= Dart Center for Journalism and Trauma =

American resource center and think tank for journalists

The Dart Center for Journalism and Trauma was a resource center and think tank for journalists who cover violence, conflict and tragedy around the world. It operated from 1999 to 2009 at the University of Washington and was a project of the Columbia University Graduate School of Journalism in New York City from 2009 to 2025. The Dart Center was sunset by Columbia Journalism School in the summer of 2025. Its mission was adopted by the Global Center for Journalism and Trauma, an independent nonprofit unaffiliated with Columbia.

The Dart Center's mission was to improve the quality of journalism on traumatic events, while also raising awareness in newsrooms of the impact such coverage has on the journalists telling the stories. The Dart Center also operated Dart Centre Europe, based in London; Dart Centre Asia Pacific, based in Melbourne; and a research node at the University of Tulsa. The Dart Center established a temporary center through the summer of 2002 in New York City after the attacks of September 11, 2001 directed by Elana Newman and Barbra Monseu.
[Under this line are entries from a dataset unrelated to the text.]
### config.mk
export PLATFORM = sky130hd
export DESIGN_NAME = light_curtain_ctrl
export DESIGN_NICKNAME = d
export VERILOG_FILES = /design/src/lc_pkg.sv /design/src/light_curtain_ctrl.sv /design/src/reset_sequencer.sv
export VERILOG_INCLUDE_DIRS = /design/src
export SDC_FILE = /design/constraint.sdc
export NUM_CORES = 1
export LEC_CHECK = 0
export BUFFER_PORTS_ARGS = -buffer_cell sky130_fd_sc_hd__buf_2
export CORE_UTILIZATION = 25
export CTS_CLUSTER_SIZE = 20
export DETAILED_ROUTE_END_ITERATION = 8
export PLACE_DENSITY = 0.47
export SETUP_SLACK_MARGIN = 0.3
export SYNTH_ARGS = -nofsm -noshare
export SYNTH_HDL_FRONTEND = slang
export SYNTH_SLANG_ARGS = --single-unit
### constraint.sdc
create_clock -name aclk -period 3 [get_ports aclk]
set_clock_uncertainty 0.2 [all_clocks]
set_input_delay 0.6 -clock aclk [delete_from_list [all_inputs] [get_ports aclk]]
set_output_delay 0.6 -clock aclk [all_outputs]
set_load 0.01 [all_outputs]
### src/lc_params.svh
// constants for the light-curtain receiver control block
`ifndef LC_PARAMS_SVH
`define LC_PARAMS_SVH

// clock and timing, times in their own units
`define CLK_HZ            40000000
`define RESET_OPEN_MIN_MS 250
`define RESET_OPEN_MAX_MS 2000
`define FLASH_HALF_MS     250
`define NOISE_SCANS       4'h3

// register bus
`define ADDR_W            8
`define REG_CTRL          8'h00
`define REG_STATUS        8'h04
`define REG_IRQ_STATUS    8'h08
`define REG_IRQ_CLEAR     8'h0C
`define REG_IRQ_ENABLE    8'h10
`define RESP_OKAY         2'h0
`define RESP_SLVERR       2'h2

// control fields and reset values
`define CTRL_LATCH_BIT    0
`define CTRL_RESET        1'h0
`define IRQ_EN_RESET      4'h0

// status fields
`define ST_STATE_LSB      0
`define ST_OUT_BIT        3
`define ST_LED_LSB        4
`define ST_EMIT_LED_BIT   8
`define ST_CAUSE_LSB      9
`define ST_TEST_BIT       11

// interrupt bits
`define IRQ_W             4
`define IRQ_TRIP          0
`define IRQ_LOCKOUT       1
`define IRQ_RESET_OK      2
`define IRQ_TEST          3

`endif

### src/lc_pkg.sv
// types shared by the light-curtain receiver control block
package lc_pkg;
	typedef enum logic [2:0] {
		ST_POWERUP,
		ST_INPUT_FAULT,
		ST_RUN,
		ST_LATCHED,
		ST_LOCKOUT
	} state_t;

	typedef enum logic [1:0] {
		CAUSE_NONE,
		CAUSE_OUTPUT,
		CAUSE_OPTICAL,
		CAUSE_INTERNAL
	} cause_t;

	typedef struct packed {
		logic output_f;
		logic optical_f;
		logic internal_f;
		logic emitter_f;
	} fault_t;

	typedef struct packed {
		logic top_clear;
		logic bottom_clear;
		logic any_blocked;
		logic noise;
	} beams_t;

	typedef struct packed {
		logic top;
		logic bottom;
		logic red;
		logic green;
	} led_t;
endpackage

### src/light_curtain_ctrl.sv
// run-time control of a light-curtain receiver with an AXI4-Lite register slave
//
// Overview of operation
// - in run mode any blocked beam turns both safety outputs off at once.
// - trip mode restores outputs automatically when every beam is clear again.
// - latch mode after clearing keeps outputs off, green on, alignment LEDs flashing.
// - latch mode enables outputs only after a valid reset with beams clear in the first closed cycle and the pulse cycle.
// - a critical fault enters lockout: outputs off and diagnostic LED pattern.
// - lockout holds every safety output off until recovery.
// - receiver lockout ends by valid reset or power cycle; emitter only by power.
// - output fault: lockout, both alignment LEDs flash, red flashes, green off.
// - optical fault: lockout, top LED flashes, bottom off, red flashes, green off.
// - internal fault: alignment off, red flashes, green off; emitter LED stays on, flashing only for an emitter fault.
// - input open at power-up: red and green steady, alignment off, power cycle only.
// - input open while running is test mode: outputs off, red on, green flashes.
// - reset accepted only when the open phase lasts a quarter to two seconds.
// - latch mode demands a manual reset after each lockout; latch mode resets off, so power-up goes to run.
// - noise counts only when present on several consecutive scans.
`include "lc_params.svh"
`timescale 1ns/1ps
`default_nettype none
module light_curtain_ctrl #(
	parameter int unsigned RESET_MIN_CYC = (`CLK_HZ / 1000) * `RESET_OPEN_MIN_MS,
	parameter int unsigned RESET_MAX_CYC = (`CLK_HZ / 1000) * `RESET_OPEN_MAX_MS,
	parameter int unsigned FLASH_CYC     = (`CLK_HZ / 1000) * `FLASH_HALF_MS
) (
	// clock and reset
	input  wire logic                  aclk,
	input  wire logic                  aresetn,
	// scanning and self-test results
	input  wire lc_pkg::beams_t        beams,
	input  wire logic                  scan_strobe,
	input  wire lc_pkg::fault_t        faults,
	input  wire logic                  reset_input_closed,
	// machine side
	output logic                       safety_output_a,
	output logic                       safety_output_b,
	// indicators
	output lc_pkg::led_t               leds,
	output logic                       emitter_led,
	output logic                       irq,
	// AXI4-Lite slave
	input  wire logic [`ADDR_W-1:0]    s_axi_awaddr,
	input  wire logic                  s_axi_awvalid,
	output logic                       s_axi_awready,
	input  wire logic [31:0]           s_axi_wdata,
	input  wire logic [3:0]            s_axi_wstrb,
	input  wire logic                  s_axi_wvalid,
	output logic                       s_axi_wready,
	output logic [1:0]                 s_axi_bresp,
	output logic                       s_axi_bvalid,
	input  wire logic                  s_axi_bready,
	input  wire logic [`ADDR_W-1:0]    s_axi_araddr,
	input  wire logic                  s_axi_arvalid,
	output logic                       s_axi_arready,
	output logic [31:0]                s_axi_rdata,
	output logic [1:0]                 s_axi_rresp,
	output logic                       s_axi_rvalid,
	input  wire logic                  s_axi_rready
);
	lc_pkg::state_t           state_q;
	lc_pkg::cause_t           cause_q;
	lc_pkg::led_t             leds_d;
	logic                     latch_mode_q;
	logic                     emit_lock_q;
	logic [3:0]               noise_cnt_q;
	logic                     bad_q;
	logic                     test_q;
	logic [31:0]              flash_cnt_q;
	logic                     flash_q;
	logic                     out_on_d;
	logic                     reset_ok;
	logic                     valid_pulse;
	logic                     blocked;
	logic                     rx_fault;
	logic [`IRQ_W-1:0]        irq_status_q;
	logic [`IRQ_W-1:0]        irq_enable_q;
	logic [`IRQ_W-1:0]        irq_event;
	logic [`IRQ_W-1:0]        irq_clear;
	logic                     aw_held_q;
	logic                     w_held_q;
	logic [`ADDR_W-1:0]       awaddr_q;
	logic [31:0]              wdata_q;
	logic [3:0]               wstrb_q;
	logic                     wr_go;

	reset_sequencer #(
		.MIN_CYC (RESET_MIN_CYC),
		.MAX_CYC (RESET_MAX_CYC)
	) u_seq (
		.aclk         (aclk),
		.aresetn      (aresetn),
		.input_closed (reset_input_closed),
		.valid_pulse  (valid_pulse)
	);

	// a single noisy scan is ignored, a run of them counts as a blocked curtain
	always_ff @(posedge aclk) begin
		if (!aresetn) begin
			noise_cnt_q <= 4'h0;
		end else if (scan_strobe) begin
			if (!beams.noise) begin
				noise_cnt_q <= 4'h0;
			end else if (noise_cnt_q < `NOISE_SCANS) begin
				noise_cnt_q <= noise_cnt_q + 4'h1;
			end
		end
	end

	assign blocked  = beams.any_blocked || noise_cnt_q >= `NOISE_SCANS;
	assign rx_fault = faults.output_f || faults.optical_f || faults.internal_f;

	// emitter lockout survives any reset sequence, only aresetn clears it
	always_ff @(posedge aclk) begin
		if (!aresetn) begin
			emit_lock_q <= 1'b0;
		end else if (faults.emitter_f) begin
			emit_lock_q <= 1'b1;
		end
	end

	// beams must be clear in the first closed cycle and in the valid_pulse cycle; bad_q clears before the pulse
	always_ff @(posedge aclk) begin
		if (!aresetn) begin
			bad_q <= 1'b0;
		end else if (blocked) begin
			bad_q <= 1'b1;
		end else if (reset_input_closed && !valid_pulse) begin
			bad_q <= 1'b0;
		end
	end

	always_ff @(posedge aclk) begin
		if (!aresetn) begin
			test_q <= 1'b0;
		end else begin
			test_q <= !reset_input_closed;
		end
	end

	assign reset_ok = valid_pulse && !bad_q && !blocked;

	always_ff @(posedge aclk) begin
		if (!aresetn) begin
			state_q <= lc_pkg::ST_POWERUP;
		end else begin
			case (state_q)
				lc_pkg::ST_POWERUP: begin
					if (!reset_input_closed) begin
						state_q <= lc_pkg::ST_INPUT_FAULT;
					end else if (rx_fault || faults.emitter_f) begin
						state_q <= lc_pkg::ST_LOCKOUT;
					end else if (latch_mode_q) begin
						state_q <= lc_pkg::ST_LATCHED;
					end else begin
						state_q <= lc_pkg::ST_RUN;
					end
				end
				lc_pkg::ST_INPUT_FAULT: begin
					state_q <= lc_pkg::ST_INPUT_FAULT;
				end
				lc_pkg::ST_RUN: begin
					if (rx_fault || emit_lock_q) begin
						state_q <= lc_pkg::ST_LOCKOUT;
					end else if (latch_mode_q && (blocked || !reset_input_closed)) begin
						state_q <= lc_pkg::ST_LATCHED;
					end
				end
				lc_pkg::ST_LATCHED: begin
					if (rx_fault || emit_lock_q) begin
						state_q <= lc_pkg::ST_LOCKOUT;
					end else if (reset_ok) begin
						state_q <= lc_pkg::ST_RUN;
					end
				end
				lc_pkg::ST_LOCKOUT: begin
					if (valid_pulse && !rx_fault && !emit_lock_q) begin
						state_q <= latch_mode_q ? lc_pkg::ST_LATCHED
							: lc_pkg::ST_RUN;
					end
				end
				default: begin
					state_q <= lc_pkg::ST_LOCKOUT;
				end
			endcase
		end
	end

	// first fault seen picks the pattern, output fault outranks optical
	always_ff @(posedge aclk) begin
		if (!aresetn) begin
			cause_q <= lc_pkg::CAUSE_NONE;
		end else if (state_q != lc_pkg::ST_LOCKOUT) begin
			if (faults.output_f) begin
				cause_q <= lc_pkg::CAUSE_OUTPUT;
			end else if (faults.optical_f) begin
				cause_q <= lc_pkg::CAUSE_OPTICAL;
			end else begin
				cause_q <= lc_pkg::CAUSE_INTERNAL;
			end
		end
	end

	// faults are checked live so that off wins even before lockout is entered
	assign out_on_d = state_q == lc_pkg::ST_RUN && !blocked && reset_input_closed
		&& !rx_fault && !faults.emitter_f && !emit_lock_q;

	always_ff @(posedge aclk) begin
		if (!aresetn) begin
			safety_output_a <= 1'b0;
			safety_output_b <= 1'b0;
		end else begin
			safety_output_a <= out_on_d;
			safety_output_b <= out_on_d;
		end
	end

	always_ff @(posedge aclk) begin
		if (!aresetn) begin
			flash_cnt_q <= 32'h0000_0000;
			flash_q     <= 1'b0;
		end else if (flash_cnt_q >= FLASH_CYC - 1) begin
			flash_cnt_q <= 32'h0000_0000;
			flash_q     <= !flash_q;
		end else begin
			flash_cnt_q <= flash_cnt_q + 32'h0000_0001;
		end
	end

	always_comb begin
		leds_d = '{top: beams.top_clear, bottom: beams.bottom_clear,
			red: blocked, green: !blocked};
		case (state_q)
			lc_pkg::ST_POWERUP: begin
				leds_d = '{top: 1'b0, bottom: 1'b0, red: 1'b0, green: 1'b0};
			end
			lc_pkg::ST_INPUT_FAULT: begin
				leds_d = '{top: 1'b0, bottom: 1'b0, red: 1'b1, green: 1'b1};
			end
			lc_pkg::ST_LOCKOUT: begin
				case (cause_q)
					lc_pkg::CAUSE_OUTPUT:
						leds_d = '{top: flash_q, bottom: flash_q,
							red: flash_q, green: 1'b0};
					lc_pkg::CAUSE_OPTICAL:
						leds_d = '{top: flash_q, bottom: 1'b0,
							red: flash_q, green: 1'b0};
					default:
						leds_d = '{top: 1'b0, bottom: 1'b0,
							red: flash_q, green: 1'b0};
				endcase
			end
			lc_pkg::ST_LATCHED: begin
				if (!reset_input_closed) begin
					leds_d = '{top: 1'b0, bottom: 1'b0, red: 1'b1, green: flash_q};
				end else if (!blocked) begin
					leds_d = '{top: flash_q, bottom: flash_q,
						red: 1'b0, green: 1'b1};
				end
			end
			default: begin
				if (!reset_input_closed) begin
					leds_d = '{top: 1'b0, bottom: 1'b0, red: 1'b1, green: flash_q};
				end
			end
		endcase
	end

	always_ff @(posedge aclk) begin
		if (!aresetn) begin
			leds        <= '{top: 1'b0, bottom: 1'b0, red: 1'b0, green: 1'b0};
			emitter_led <= 1'b0;
		end else begin
			leds        <= leds_d;
			emitter_led <= emit_lock_q ? flash_q : 1'b1;
		end
	end

	// interrupt sources
	assign irq_event[`IRQ_TRIP]     = safety_output_a && !out_on_d;
	assign irq_event[`IRQ_LOCKOUT]  = state_q != lc_pkg::ST_LOCKOUT
		&& state_q != lc_pkg::ST_INPUT_FAULT
		&& (rx_fault || faults.emitter_f || emit_lock_q);
	assign irq_event[`IRQ_RESET_OK] = valid_pulse && state_q != lc_pkg::ST_RUN
		&& state_q != lc_pkg::ST_INPUT_FAULT;
	assign irq_event[`IRQ_TEST]     = !reset_input_closed && !test_q;
	assign irq_clear = (wr_go && awaddr_q == `REG_IRQ_CLEAR && wstrb_q[0])
		? wdata_q[`IRQ_W-1:0] : {`IRQ_W{1'b0}};

	// a new event beats a clear landing in the same cycle
	for (genvar i = 0; i < `IRQ_W; i++) begin : g_irq
		always_ff @(posedge aclk) begin
			if (!aresetn) begin
				irq_status_q[i] <= 1'b0;
			end else if (irq_event[i]) begin
				irq_status_q[i] <= 1'b1;
			end else if (irq_clear[i]) begin
				irq_status_q[i] <= 1'b0;
			end
		end
	end

	always_ff @(posedge aclk) begin
		if (!aresetn) begin
			irq <= 1'b0;
		end else begin
			irq <= |(irq_status_q & irq_enable_q);
		end
	end

	// write channel: address and data taken in either order, then one response
	assign wr_go = aw_held_q && w_held_q && !s_axi_bvalid;

	always_ff @(posedge aclk) begin
		if (!aresetn) begin
			aw_held_q     <= 1'b0;
			s_axi_awready <= 1'b1;
			awaddr_q      <= {`ADDR_W{1'b0}};
		end else if (s_axi_awvalid && s_axi_awready) begin
			aw_held_q     <= 1'b1;
			s_axi_awready <= 1'b0;
			awaddr_q      <= s_axi_awaddr;
		end else if (wr_go) begin
			aw_held_q     <= 1'b0;
			s_axi_awready <= 1'b1;
		end
	end

	always_ff @(posedge aclk) begin
		if (!aresetn) begin
			w_held_q     <= 1'b0;
			s_axi_wready <= 1'b1;
			wdata_q      <= 32'h0000_0000;
			wstrb_q      <= 4'h0;
		end else if (s_axi_wvalid && s_axi_wready) begin
			w_held_q     <= 1'b1;
			s_axi_wready <= 1'b0;
			wdata_q      <= s_axi_wdata;
			wstrb_q      <= s_axi_wstrb;
		end else if (wr_go) begin
			w_held_q     <= 1'b0;
			s_axi_wready <= 1'b1;
		end
	end

	always_ff @(posedge aclk) begin
		if (!aresetn) begin
			s_axi_bvalid <= 1'b0;
			s_axi_bresp  <= `RESP_OKAY;
		end else if (wr_go) begin
			s_axi_bvalid <= 1'b1;
			s_axi_bresp  <= (awaddr_q == `REG_CTRL || awaddr_q == `REG_IRQ_CLEAR
				|| awaddr_q == `REG_IRQ_ENABLE) ? `RESP_OKAY : `RESP_SLVERR;
		end else if (s_axi_bready) begin
			s_axi_bvalid <= 1'b0;
		end
	end

	always_ff @(posedge aclk) begin
		if (!aresetn) begin
			latch_mode_q <= `CTRL_RESET;
			irq_enable_q <= `IRQ_EN_RESET;
		end else if (wr_go && wstrb_q[0]) begin
			if (awaddr_q == `REG_CTRL) begin
				latch_mode_q <= wdata_q[`CTRL_LATCH_BIT];
			end
			if (awaddr_q == `REG_IRQ_ENABLE) begin
				irq_enable_q <= wdata_q[`IRQ_W-1:0];
			end
		end
	end

	// read channel, one answer per address
	always_ff @(posedge aclk) begin
		if (!aresetn) begin
			s_axi_arready <= 1'b1;
			s_axi_rvalid  <= 1'b0;
			s_axi_rdata   <= 32'h0000_0000;
			s_axi_rresp   <= `RESP_OKAY;
		end else if (s_axi_arvalid && s_axi_arready) begin
			s_axi_arready <= 1'b0;
			s_axi_rvalid  <= 1'b1;
			s_axi_rresp   <= `RESP_OKAY;
			s_axi_rdata   <= 32'h0000_0000;
			case (s_axi_araddr)
				`REG_CTRL:       s_axi_rdata[`CTRL_LATCH_BIT] <= latch_mode_q;
				`REG_STATUS: begin
					s_axi_rdata[`ST_STATE_LSB +: 3] <= state_q;
					s_axi_rdata[`ST_OUT_BIT]         <= safety_output_a;
					s_axi_rdata[`ST_LED_LSB +: 4]    <= leds;
					s_axi_rdata[`ST_EMIT_LED_BIT]    <= emitter_led;
					s_axi_rdata[`ST_CAUSE_LSB +: 2]  <= cause_q;
					s_axi_rdata[`ST_TEST_BIT]        <= test_q;
				end
				`REG_IRQ_STATUS: s_axi_rdata[`IRQ_W-1:0] <= irq_status_q;
				`REG_IRQ_CLEAR:  s_axi_rdata <= 32'h0000_0000;
				`REG_IRQ_ENABLE: s_axi_rdata[`IRQ_W-1:0] <= irq_enable_q;
				default:         s_axi_rresp <= `RESP_SLVERR;
			endcase
		end else if (s_axi_rvalid && s_axi_rready) begin
			s_axi_rvalid  <= 1'b0;
			s_axi_arready <= 1'b1;
		end
	end
endmodule // light_curtain_ctrl
`default_nettype wire

### src/reset_sequencer.sv
// times the open phase of the reset/test input and flags a valid reset
`timescale 1ns/1ps
`default_nettype none
module reset_sequencer #(
	parameter int unsigned MIN_CYC = 10000000,
	parameter int unsigned MAX_CYC = 80000000
) (
	// clock and reset
	input  wire logic aclk,
	input  wire logic aresetn,
	// reset/test input, high while closed
	input  wire logic input_closed,
	// result
	output logic      valid_pulse
);
	logic [31:0] open_cnt_q;
	logic        was_open_q;

	// count saturates just past the window so long opens stay rejected
	always_ff @(posedge aclk) begin
		if (!aresetn) begin
			open_cnt_q <= 32'h0000_0000;
		end else if (input_closed) begin
			open_cnt_q <= 32'h0000_0000;
		end else if (open_cnt_q <= MAX_CYC) begin
			open_cnt_q <= open_cnt_q + 32'h0000_0001;
		end
	end

	always_ff @(posedge aclk) begin
		if (!aresetn) begin
			was_open_q <= 1'b0;
		end else begin
			was_open_q <= !input_closed;
		end
	end

	always_ff @(posedge aclk) begin
		if (!aresetn) begin
			valid_pulse <= 1'b0;
		end else begin
			valid_pulse <= was_open_q && input_closed
				&& open_cnt_q >= MIN_CYC && open_cnt_q <= MAX_CYC;
		end
	end
endmodule // reset_sequencer
`default_nettype wire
The Dart Center conducted seminars, training and support programs for journalists covering the attacks of September 11, 2001, Hurricane Katrina, the Boxing Day tsunami, the Troubles in Northern Ireland, the Iraq War and the Virginia Tech shootings, among other events. The Dart Center's longtime director was the American journalist Bruce Shapiro.

== History and programs ==
The Dart Center for Journalism and Trauma was founded at the University of Washington in 1999 to nurture innovation in ethical reporting on victims of violence and tragedy. Among its founders were Roger Simpson, a professor of communication at UW and the center's director until 2006; Shapiro, the center's executive director from 2006 to 2025; Frank Ochberg, a psychiatrist and authority on post traumatic stress disorder, and Elana Newman, a psychologist specializing in traumatic stress. It was named for its principal funder, the Dart Foundation. The Dart Center re-located to Columbia University in the spring of 2009.
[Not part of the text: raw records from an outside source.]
==> src/mac_ctrl_pkg.sv <==
/*
  Package for the modem control block: register addresses, field positions,
  reset values, mode encodings and timing constants.
  Assumes an 8-bit register port on a 16-bit external data address space.
*/
package mac_ctrl_pkg;
  // ==========================================
  // register map
  localparam logic [15:0] ADDR_MC0H = 16'hDF02;
  localparam logic [15:0] ADDR_MC0L = 16'hDF03;
  localparam logic [15:0] ADDR_MC1H = 16'hDF04;
  localparam logic [7:0] RST_MC0H = 8'h0A;
  localparam logic [7:0] RST_MC0L = 8'hE2;
  localparam logic [7:0] RST_MC1H = 8'h30;
  localparam logic [7:0] RST_CHANNEL_CLEAR_THRESHOLD = 8'hE0;
  // ==========================================
  // field positions
  localparam int FT_FILT_HI = 7;
  localparam int FT_FILT_LO = 6;
  localparam int RES_MODE_BIT = 5;
  localparam int COORD_BIT = 4;
  localparam int ADDR_DEC_BIT = 3;
  localparam int HYST_HI = 2;
  localparam int CHANNEL_CLEAR_SELECT_HI = 7;
  localparam int CHANNEL_CLEAR_SELECT_LO = 6;
  localparam int AUTO_CHECKSUM_BIT = 5;
  localparam int AUTO_REPLY_BIT = 4;
  localparam int PRE_HI = 3;
  localparam int SLOT_BIT = 7;
  localparam int GATE_BIT = 5;
  localparam int CTHR_HI = 4;
  // ==========================================
  // encodings
  localparam logic [1:0] FT_KEEP = 2'h0;
  localparam logic [1:0] FT_INV = 2'h1;
  localparam logic [1:0] FT_CLR = 2'h2;
  localparam logic [1:0] CCA_SEL_THR = 2'h1;
  localparam logic [4:0] LEGACY_CTHR = 5'h14;
  // ==========================================
  // timing: symbol is 16 us
  localparam int CLK_NS = 100;
  localparam int SYMBOL_NS = 16000;
  localparam int SYM_CYC = (SYMBOL_NS + CLK_NS - 1) / CLK_NS;
  localparam int ACK_SYMS = 12;
  localparam int SLOT_SYMS = 20;
  localparam int MAX_SLOT_SYMS = 30;
  localparam logic [7:0] SYM_CYC_M1 = 8'(SYM_CYC - 1);
  localparam logic [5:0] ACK_SYMS_W = 6'(ACK_SYMS);
  localparam logic [5:0] SLOT_SYMS_W = 6'(SLOT_SYMS);
  localparam logic [5:0] MAX_SLOT_W = 6'(MAX_SLOT_SYMS);
  localparam logic [8:0] ZERO_CORR = 9'h000;

  typedef enum logic [1:0] {
    ACK_IDLE = 2'b00,
    ACK_WAIT = 2'b01,
    ACK_FIRE = 2'b10
  } ack_state_type;
endpackage : mac_ctrl_pkg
Among the Dart Center's programs were the annual Dart Center Awards for Excellence in Reporting on Trauma (given annually since 1994) and the fellowship program, called after one of its founders Frank Ochberg which is aimed at mid career journalists who want to deepen their knowledge of emotional trauma and improve coverage of violence, conflict and tragedy, among whom six to ten journalists are selected every year to attend an intensive weeklong seminar program, including discussions with journalist colleagues, and the annual conference of the International Society for Traumatic Stress Studies. As of July 2025, more than 250 journalists had been selected for Dart Center Ochberg Fellowship.
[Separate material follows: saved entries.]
### src/logic/fbest_pkg.sv
// constants shared by the error status and timer register slice
package fbest_pkg;

   // ------------------------------------------------------------
   // register offsets on the host bus
   // ------------------------------------------------------------
   localparam int ADDR_W = 12;
   localparam logic [ADDR_W-1:0] ADDR_TIMER_STATUS = 12'h006;
   localparam logic [ADDR_W-1:0] ADDR_ERROR_STATUS = 12'h01E;
   localparam logic [ADDR_W-1:0] ADDR_SNAPSHOT = 12'h01F;
   localparam logic [ADDR_W-1:0] ADDR_FINE_HI = 12'h020;
   localparam logic [ADDR_W-1:0] ADDR_FINE_LO = 12'h021;
   localparam logic [ADDR_W-1:0] ADDR_MS_HI = 12'h022;
   localparam logic [ADDR_W-1:0] ADDR_MS_LO = 12'h023;
   localparam logic [ADDR_W-1:0] ADDR_BYTE_HI = 12'h024;
   localparam logic [ADDR_W-1:0] ADDR_BYTE_LO = 12'h025;

   // ------------------------------------------------------------
   // receive_error_status field positions
   // ------------------------------------------------------------
   localparam int POLARITY_REVERSED_STATUS_BIT = 7;
   localparam int TABLE_SEARCH_ACTIVE_STATUS_BIT = 6;
   localparam int CARRIER_LOST_STATUS_BIT = 4;
   localparam int OVERLENGTH_FRAME_STATUS_BIT = 3;
   localparam int LINE_CODE_ERROR_STATUS_BIT = 2;
   localparam int MISSING_END_DELIMITER_STATUS_BIT = 1;
   localparam int MISSING_START_DELIMITER_STATUS_BIT = 0;

   // ------------------------------------------------------------
   // timer_interrupt_status field positions (channel i: 2i, 2i+1)
   // ------------------------------------------------------------
   localparam int FINE_TIMER_WRAP_FLAG_BIT = 0;
   localparam int FINE_TIMER_COMPARE_FLAG_BIT = 1;
   localparam int MILLISECOND_WRAP_FLAG_BIT = 2;
   localparam int MILLISECOND_COMPARE_FLAG_BIT = 3;
   localparam int BYTE_TIMER_WRAP_FLAG_BIT = 4;
   localparam int BYTE_TIMER_COMPARE_FLAG_BIT = 5;
   localparam int FLAG_W = 6;

   // ------------------------------------------------------------
   // timers
   // ------------------------------------------------------------
   localparam int NUM_TIMERS = 3;
   localparam int TIMER_FINE = 0;
   localparam int TIMER_MS = 1;
   localparam int TIMER_BYTE = 2;
   localparam int PRESCALE_W = 17;
   localparam logic [15:0] COUNT_RESET = 16'h0000;
   localparam logic [15:0] COMPARE_RESET = 16'h0000;
   localparam logic [15:0] COUNT_WRAP = 16'hFFFF;
   localparam logic [7:0] READ_ZERO = 8'h00;

   // ------------------------------------------------------------
   // timing: tick periods in ns, cycles derived from the clock
   // ------------------------------------------------------------
   localparam int CLK_PERIOD_NS = 10;
   localparam int FINE_PERIOD_NS = 31250;
   localparam int MS_PERIOD_NS = 1000000;
   // one octet at 31.25 kbit/s is 8 bit times of 32 us
   localparam int BYTE_PERIOD_NS = 256000;
   localparam int FINE_TICK_CYCLES = FINE_PERIOD_NS / CLK_PERIOD_NS;
   localparam int MS_TICK_CYCLES = MS_PERIOD_NS / CLK_PERIOD_NS;
   localparam int BYTE_TICK_CYCLES = BYTE_PERIOD_NS / CLK_PERIOD_NS;

endpackage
The Dart Center also encouraged and led research on the psychological impact of reporting traumatic events on journalists, and encouraged the development of training and support programs at leading news organizations around the world. Its affiliate Dart Centre in Europe developed programs for the BBC and other news organizations. Dart Centre Asia Pacific worked actively with journalists in Australia, New Zealand, the Philippines, Cambodia and elsewhere in the region, and pioneering newsroom peer support programs.